- [TO DO] Which lines of the data include the string "paths"? List them all.
[RECORDED INFORMATION — start]
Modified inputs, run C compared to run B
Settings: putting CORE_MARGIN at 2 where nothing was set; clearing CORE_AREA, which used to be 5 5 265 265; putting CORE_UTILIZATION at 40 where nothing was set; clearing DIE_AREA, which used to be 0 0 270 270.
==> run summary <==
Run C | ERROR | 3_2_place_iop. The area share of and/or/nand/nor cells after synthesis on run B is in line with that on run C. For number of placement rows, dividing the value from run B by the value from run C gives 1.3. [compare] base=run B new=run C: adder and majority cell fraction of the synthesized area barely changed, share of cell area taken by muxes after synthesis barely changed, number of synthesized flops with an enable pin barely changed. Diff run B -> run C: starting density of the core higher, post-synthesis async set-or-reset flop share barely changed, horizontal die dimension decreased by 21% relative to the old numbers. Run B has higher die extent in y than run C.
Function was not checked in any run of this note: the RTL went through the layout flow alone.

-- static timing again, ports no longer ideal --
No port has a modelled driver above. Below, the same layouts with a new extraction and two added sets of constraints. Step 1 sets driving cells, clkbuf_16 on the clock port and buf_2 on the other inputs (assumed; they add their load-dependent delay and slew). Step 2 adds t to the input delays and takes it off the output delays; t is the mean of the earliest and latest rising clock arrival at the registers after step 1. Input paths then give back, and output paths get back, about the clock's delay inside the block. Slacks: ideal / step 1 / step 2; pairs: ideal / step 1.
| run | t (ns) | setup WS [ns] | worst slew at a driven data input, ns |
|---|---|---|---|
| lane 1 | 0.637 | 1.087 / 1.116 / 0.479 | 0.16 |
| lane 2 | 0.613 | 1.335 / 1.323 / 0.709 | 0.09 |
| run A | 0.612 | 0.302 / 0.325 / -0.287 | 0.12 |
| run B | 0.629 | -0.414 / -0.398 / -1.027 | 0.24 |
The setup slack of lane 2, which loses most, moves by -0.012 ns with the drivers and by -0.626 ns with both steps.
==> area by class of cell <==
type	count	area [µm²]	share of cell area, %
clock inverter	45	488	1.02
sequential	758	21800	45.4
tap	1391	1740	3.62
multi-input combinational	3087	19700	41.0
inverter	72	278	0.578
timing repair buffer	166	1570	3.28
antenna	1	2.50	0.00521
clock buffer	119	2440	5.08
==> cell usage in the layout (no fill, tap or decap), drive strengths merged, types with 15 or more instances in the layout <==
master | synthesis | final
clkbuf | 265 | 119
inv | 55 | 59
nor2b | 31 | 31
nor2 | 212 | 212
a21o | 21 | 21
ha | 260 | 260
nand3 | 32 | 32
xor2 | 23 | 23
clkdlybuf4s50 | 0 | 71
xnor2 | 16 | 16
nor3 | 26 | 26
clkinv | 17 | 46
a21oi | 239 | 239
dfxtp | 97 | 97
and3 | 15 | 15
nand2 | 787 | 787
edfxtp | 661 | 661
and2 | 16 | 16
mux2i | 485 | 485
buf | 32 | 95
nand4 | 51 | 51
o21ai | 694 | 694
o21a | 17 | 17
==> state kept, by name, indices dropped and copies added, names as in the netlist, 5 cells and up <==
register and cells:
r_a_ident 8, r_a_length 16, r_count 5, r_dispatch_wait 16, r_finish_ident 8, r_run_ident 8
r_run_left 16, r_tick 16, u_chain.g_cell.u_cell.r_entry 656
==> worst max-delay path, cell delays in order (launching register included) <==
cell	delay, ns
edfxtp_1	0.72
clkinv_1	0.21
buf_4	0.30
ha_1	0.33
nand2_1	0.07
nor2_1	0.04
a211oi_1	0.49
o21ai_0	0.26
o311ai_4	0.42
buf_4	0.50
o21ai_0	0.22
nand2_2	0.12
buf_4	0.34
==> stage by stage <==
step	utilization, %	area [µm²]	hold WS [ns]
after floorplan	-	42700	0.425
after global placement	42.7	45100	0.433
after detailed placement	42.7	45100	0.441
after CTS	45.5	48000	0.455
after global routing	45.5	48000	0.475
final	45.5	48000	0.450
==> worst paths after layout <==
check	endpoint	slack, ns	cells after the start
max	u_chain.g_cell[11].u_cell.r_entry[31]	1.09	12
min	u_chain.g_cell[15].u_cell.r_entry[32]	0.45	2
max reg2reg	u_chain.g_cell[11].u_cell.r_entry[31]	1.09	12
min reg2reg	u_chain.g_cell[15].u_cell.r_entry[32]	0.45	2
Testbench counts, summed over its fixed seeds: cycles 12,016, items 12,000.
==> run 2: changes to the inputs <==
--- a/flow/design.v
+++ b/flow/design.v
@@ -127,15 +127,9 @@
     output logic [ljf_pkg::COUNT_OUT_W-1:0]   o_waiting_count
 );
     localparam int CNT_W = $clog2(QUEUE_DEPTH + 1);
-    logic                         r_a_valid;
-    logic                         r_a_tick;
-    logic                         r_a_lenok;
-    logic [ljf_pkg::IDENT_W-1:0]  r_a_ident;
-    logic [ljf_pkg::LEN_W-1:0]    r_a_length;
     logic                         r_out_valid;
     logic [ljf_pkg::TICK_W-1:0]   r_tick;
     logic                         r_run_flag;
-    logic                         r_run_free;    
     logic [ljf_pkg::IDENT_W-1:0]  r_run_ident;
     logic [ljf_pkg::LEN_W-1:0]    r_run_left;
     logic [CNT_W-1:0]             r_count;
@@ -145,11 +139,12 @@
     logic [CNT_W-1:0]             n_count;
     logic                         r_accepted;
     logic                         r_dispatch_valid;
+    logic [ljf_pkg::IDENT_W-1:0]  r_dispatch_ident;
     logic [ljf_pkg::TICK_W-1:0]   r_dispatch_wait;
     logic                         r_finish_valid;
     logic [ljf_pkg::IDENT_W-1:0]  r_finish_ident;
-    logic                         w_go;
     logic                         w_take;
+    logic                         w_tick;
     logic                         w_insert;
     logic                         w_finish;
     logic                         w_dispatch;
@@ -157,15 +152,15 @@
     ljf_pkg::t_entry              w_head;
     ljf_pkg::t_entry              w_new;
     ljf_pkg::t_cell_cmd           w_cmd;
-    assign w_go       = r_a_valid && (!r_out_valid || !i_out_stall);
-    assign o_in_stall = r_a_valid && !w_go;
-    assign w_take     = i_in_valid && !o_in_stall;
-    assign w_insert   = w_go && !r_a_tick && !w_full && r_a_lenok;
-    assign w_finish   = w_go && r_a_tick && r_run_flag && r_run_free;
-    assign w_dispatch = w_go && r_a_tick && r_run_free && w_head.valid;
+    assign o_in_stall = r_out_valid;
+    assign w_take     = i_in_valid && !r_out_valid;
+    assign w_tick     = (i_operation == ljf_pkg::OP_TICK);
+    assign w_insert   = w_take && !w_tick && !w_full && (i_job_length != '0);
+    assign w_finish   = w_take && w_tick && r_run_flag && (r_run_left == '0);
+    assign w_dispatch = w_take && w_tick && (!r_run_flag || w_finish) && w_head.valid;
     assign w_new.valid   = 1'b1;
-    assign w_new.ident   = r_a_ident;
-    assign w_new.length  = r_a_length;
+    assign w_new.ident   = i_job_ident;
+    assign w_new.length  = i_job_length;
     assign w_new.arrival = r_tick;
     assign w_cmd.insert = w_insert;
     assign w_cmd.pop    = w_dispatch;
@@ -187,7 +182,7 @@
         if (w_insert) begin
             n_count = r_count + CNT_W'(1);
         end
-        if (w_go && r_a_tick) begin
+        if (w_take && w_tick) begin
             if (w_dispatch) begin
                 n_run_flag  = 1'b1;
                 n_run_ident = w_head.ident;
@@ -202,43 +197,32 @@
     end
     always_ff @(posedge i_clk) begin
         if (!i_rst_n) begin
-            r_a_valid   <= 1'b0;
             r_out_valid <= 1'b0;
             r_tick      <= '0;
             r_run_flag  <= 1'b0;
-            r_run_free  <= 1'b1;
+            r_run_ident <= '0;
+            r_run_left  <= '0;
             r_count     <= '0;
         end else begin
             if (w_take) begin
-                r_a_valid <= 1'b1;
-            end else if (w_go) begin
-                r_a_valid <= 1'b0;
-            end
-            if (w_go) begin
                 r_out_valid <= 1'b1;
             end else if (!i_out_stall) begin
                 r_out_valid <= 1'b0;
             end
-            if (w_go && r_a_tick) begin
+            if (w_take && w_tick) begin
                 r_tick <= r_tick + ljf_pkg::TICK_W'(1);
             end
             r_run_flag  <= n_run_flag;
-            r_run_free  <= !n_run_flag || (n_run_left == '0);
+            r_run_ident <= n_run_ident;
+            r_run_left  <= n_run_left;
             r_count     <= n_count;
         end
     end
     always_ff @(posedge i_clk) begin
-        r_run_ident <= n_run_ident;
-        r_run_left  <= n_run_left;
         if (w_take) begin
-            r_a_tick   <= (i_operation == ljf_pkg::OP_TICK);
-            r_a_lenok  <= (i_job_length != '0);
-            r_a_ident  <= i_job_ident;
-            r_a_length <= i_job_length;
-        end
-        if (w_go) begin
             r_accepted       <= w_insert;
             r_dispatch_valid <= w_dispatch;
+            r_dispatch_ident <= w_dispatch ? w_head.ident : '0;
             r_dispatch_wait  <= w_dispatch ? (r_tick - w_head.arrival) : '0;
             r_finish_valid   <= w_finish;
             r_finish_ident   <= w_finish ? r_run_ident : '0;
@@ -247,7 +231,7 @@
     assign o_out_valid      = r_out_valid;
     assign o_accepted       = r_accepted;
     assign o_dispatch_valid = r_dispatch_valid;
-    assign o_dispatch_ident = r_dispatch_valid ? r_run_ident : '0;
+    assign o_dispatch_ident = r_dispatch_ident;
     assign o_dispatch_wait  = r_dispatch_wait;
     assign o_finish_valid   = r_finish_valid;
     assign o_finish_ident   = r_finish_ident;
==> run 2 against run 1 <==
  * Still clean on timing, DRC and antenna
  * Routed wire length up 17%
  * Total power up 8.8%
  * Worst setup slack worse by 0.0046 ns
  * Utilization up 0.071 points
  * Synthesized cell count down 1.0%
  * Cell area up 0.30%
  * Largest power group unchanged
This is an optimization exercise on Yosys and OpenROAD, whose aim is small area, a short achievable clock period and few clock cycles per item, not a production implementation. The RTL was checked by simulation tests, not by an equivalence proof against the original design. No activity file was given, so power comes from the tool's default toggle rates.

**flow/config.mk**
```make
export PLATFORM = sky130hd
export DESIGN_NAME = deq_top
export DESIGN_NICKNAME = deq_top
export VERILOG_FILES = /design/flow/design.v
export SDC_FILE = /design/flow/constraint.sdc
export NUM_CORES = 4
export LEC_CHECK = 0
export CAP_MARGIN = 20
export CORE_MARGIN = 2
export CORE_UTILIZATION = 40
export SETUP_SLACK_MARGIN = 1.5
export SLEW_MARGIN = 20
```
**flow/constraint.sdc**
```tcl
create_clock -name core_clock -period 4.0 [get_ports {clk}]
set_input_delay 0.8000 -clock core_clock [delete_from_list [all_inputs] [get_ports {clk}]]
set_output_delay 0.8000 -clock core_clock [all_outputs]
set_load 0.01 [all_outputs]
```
[RECORDED INFORMATION — finish]
- [SOLUTION FOR THIS PROBLEM]
No port has a modelled driver above. Below, the same layouts with a new extraction and two added sets of constraints. Step 1 sets driving cells, clkbuf_16 on the clock port and buf_2 on the other inputs (assumed; they add their load-dependent delay and slew). Step 2 adds t to the input delays and takes it off the output delays; t is the mean of the earliest and latest rising clock arrival at the registers after step 1. Input paths then give back, and output paths get back, about the clock's delay inside the block. Slacks: ideal / step 1 / step 2; pairs: ideal / step 1.
==> worst paths after layout <==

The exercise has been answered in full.